Not needing MVCC, Write Ahead Log, etc.
Organizing the underlying data in columnar fashion, with compression, skip indexes, etc.

Clickhouse's architecture is a lot cleaner to understand than PostgreSQL. I have a lot less experience with Clickhouse than PostgreSQL, but the big ideas in the following blog should be accurate.

This reading assumes the reader is familiar with SQL and PostsgreSQL, which is used as occasional comparison for illustrative purpose. Let's dive in.

Data storage

Columnar storage layout

When a batch of rows is inserted, ClickHouse builds them into a "part". 1000 new rows become a part. Another 5000 rows become another part. The rows within a part are ordered by whatever primary key the users specifies. And over time, ClickHouse merges parts together.

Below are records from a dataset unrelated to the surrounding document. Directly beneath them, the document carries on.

==> flow/design.v <==
module DCT(input clk,
           input signed[11:0]a0,a1,a2,a3,a4,a5,a6,a7,
           output reg signed[11:0]b0,b1,b2,b3,b4,b5,b6,b7);
  wire [11:0] c1 = 12'b011111011000;
  wire [11:0] c2 = 12'b011101100100;
  wire [11:0] c3 = 12'b011010100110;
  wire [11:0] c4 = 12'b010110101000;
  wire [11:0] c5 = 12'b010001110001;
  wire [11:0] c6 = 12'b001100001111;
  wire [11:0] c7 = 12'b000110001111;
  wire signed [11:0] f07,f0_7,f16,f1_6,f25,f2_5,f34,f3_4;
  wire signed [11:0] f0734,f07_34,f1625,f16_25;
  wire signed [11:0] sum,diff;
  wire signed [11:0] x0,x1,x2,x3,x4,x5,x6,x7;
  wire signed[23:0]m8,m9,m10,m11,m12,m13,m14,m15,m16,m17,m18,m19,m20,m21,m22,m23,m24,m25,m26,m27;
  wire signed [23:0] m0,m1,m2,m3,m4,m5,m6,m7;
  reg [11:0] r0[7:0],r1[7:0],r2[7:0],r3[7:0],r4[7:0],r5[7:0],r6[7:0],r7 [7:0];
  wire [2:0] count = 0;
  add_sub B1(f07,f0_7,a0,a7);
  add_sub B2(f16,f1_6,a1,a6);
  add_sub B3(f25,f2_5,a2,a5);
  add_sub B4(f34,f3_4,a3,a4);
  add_sub B5(f0734,f07_34,f07,f34);
  add_sub B6(f1625,f16_25,f16,f25);
  add_sub B7(sum,diff,f0734,f1625);
  multiplier M1(m0,sum,c4);
  multiplier M2(m4,diff,c4);
  multiplier M3(m8,f07_34,c2);
  multiplier M4(m9,f16_25,c6);
  assign m2 = m8+m9;
  multiplier M5(m10,f07_34,c6);
  multiplier M6(m11,f16_25,c2);
  assign m6 = m10-m11;
  multiplier M7(m12,f0_7,c1);
  multiplier M8(m13,f0_7,c3);
  multiplier M9(m14,f0_7,c5);
  multiplier M10(m15,f0_7,c7);
  multiplier M11(m16,f1_6,c1);
  multiplier M12(m17,f1_6,c3);
  multiplier M13(m18,f1_6,c5);
  multiplier M14(m19,f1_6,c7);
  multiplier M15(m20,f2_5,c1);
  multiplier M16(m21,f2_5,c3);
  multiplier M17(m22,f2_5,c5);
  multiplier M18(m23,f2_5,c7);
  multiplier M19(m24,f3_4,c1);
  multiplier M20(m25,f3_4,c3);
  multiplier M21(m26,f3_4,c5);
  multiplier M22(m27,f3_4,c7);
  assign m1 = m12+m17+m22+m27;
  assign m3 = m13-m19-m20-m26;
  assign m5 = m14-m16+m23+m25;
  assign m7 = m15-m18+m21-m24;
  assign x0 = m0>>12;
  assign x1 = m1>>12;
  assign x2 = m2>>12;
  assign x3 = m3>>12;  
  assign x4 = m4>>12;
  assign x5 = m5>>12;
  assign x6 = m6>>12;
  assign x7 = m7>>12;
  always @(posedge clk)begin
    {b0,b1,b2,b3,b4,b5,b6,b7} <= {x0,x1,x2,x3,x4,x5,x6,x7};
  end
endmodule
module add_sub(
  output reg [11:0] sum,diff,                                           
  input [11:0] x,y                                                      
    );
always @(x or y)
begin
  sum=x+y;
  diff=x-y;
end
endmodule
module multiplier(
  output reg [23:0]out,
  input signed[11:0] x,y
);
  always @(x,y)begin
    out = x*y;
  end
endmodule
module block_mem(input clk,reset,wr,
		 input [11:0] in1,in2,in3,in4,in5,in6,in7,in8,
                 output reg [11:0] out0,out1,out2,out3,out4,out5,out6,out7
		);
  reg [11:0] mem_block[63:0];
reg [2:0] x,y;
  always@(posedge clk)
begin
	if(reset)
	begin
		x=0;
		y=0;
	end
	else if(wr==1)
	begin
      mem_block[(x*8)+0]<= in1;
      mem_block[(x*8)+1]<= in2;
      mem_block[(x*8)+2]<= in3;
      mem_block[(x*8)+3]<= in4;
      mem_block[(x*8)+4]<= in5;
      mem_block[(x*8)+5]<= in6;
      mem_block[(x*8)+6]<= in7;
      mem_block[(x*8)+7]<= in8;
		x<=x+1;
	end
  else if(wr==1'b0)
	begin
		out0 <=mem_block[y];
      out1 <=mem_block[8+y];
      out2 <=mem_block[16+y];
      out3 <=mem_block[24+y];
      out4 <=mem_block[32+y];
      out5 <=mem_block[40+y];
      out6 <=mem_block[48+y];
      out7 <=mem_block[56+y];
		y<= y+1;
	end
end
endmodule
module Full_DCT(input clk,wr_1,wr_2,reset,
           input [11:0]a0,a1,a2,a3,a4,a5,a6,a7,
           output signed[11:0]b0,b1,b2,b3,b4,b5,b6,b7);
  wire [11:0] r0,r1,r2,r3,r4,r5,r6,r7;
  DCT uut(clk,a0,a1,a2,a3,a4,a5,a6,a7,r0,r1,r2,r3,r4,r5,r6,r7);
  reg [11:0] R0,R1,R2,R3,R4,R5,R6,R7;
  wire [11:0] m10,m11,m12,m13,m14,m15,m16,m17;
  wire [11:0] m20,m21,m22,m23,m24,m25,m26,m27;
  reg dwr_1,dwr_2;
  always @(posedge clk)begin
    dwr_1 <= wr_1;
  end
  block_mem M1(clk,reset,dwr_1,
               r0,r1,r2,r3,r4,r5,r6,r7,
		       m10,m11,m12,m13,m14,m15,m16,m17
		      );
  always @(*) begin
    case(dwr_1)
      1'b0 : begin
            R0 = m10;
            R1 = m11;
            R2 = m12;
            R3 = m13;
            R4 = m14;
            R5 = m15;
            R6 = m16;
            R7 = m17;
      end
      default :begin
            R0 = 0;
            R1 = 0;
            R2 = 0;
            R3 = 0;
            R4 = 0;
            R5 = 0;
            R6 = 0;
            R7 = 0;
      end
      endcase
  end
  DCT uut1(clk,R0,R1,R2,R3,R4,R5,R6,R7,b0,b1,b2,b3,b4,b5,b6,b7);
endmodule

Within a part, ClickHouse would store the column values together as a file. For example, "user id" would be stored in a file together, and "purchased product id" would be in another file.

This is different from transactional databases like PostgreSQL. PostgreSQL ensures a row stays together, but ClickHouse would break up a row into its columns and store all the values for a column together instead.

To illustrate the idea, Clickhouse would the store data like:

user_ids = [1, 2, 34, 451]  # This gets stored in a file, ordered by primary key
purchased_product_ids = [2342, 923234, 34, 13423]  # This gets stored in another file, ordered by primary key

While PostgreSQL would:

rows = [
    {'user_id': 1, 'purchased_product_id': 2342},
    {'user_id': 2, 'purchased_product_id': 923234}
    # etc.
]

Why does ClickHouse store data in columnar fashion?

This is because for analytical databases, a table would frequently have, say, dozens to a hundred fields. And when we write analytical SQL queries, usually we would be querying through a lot of rows, but only, say, 10 columns.

With ClickHouse's columnar storage layout, if our SQL query mentions 10 out of 100 columns, when we execute the query, we touch 1 / 10th of total data.

Had we stored rows together instead of columns, we would have touched ALL the data, because in that case we have to scan all the rows and not use the 90 / 100 columns in each row, which is very inefficient.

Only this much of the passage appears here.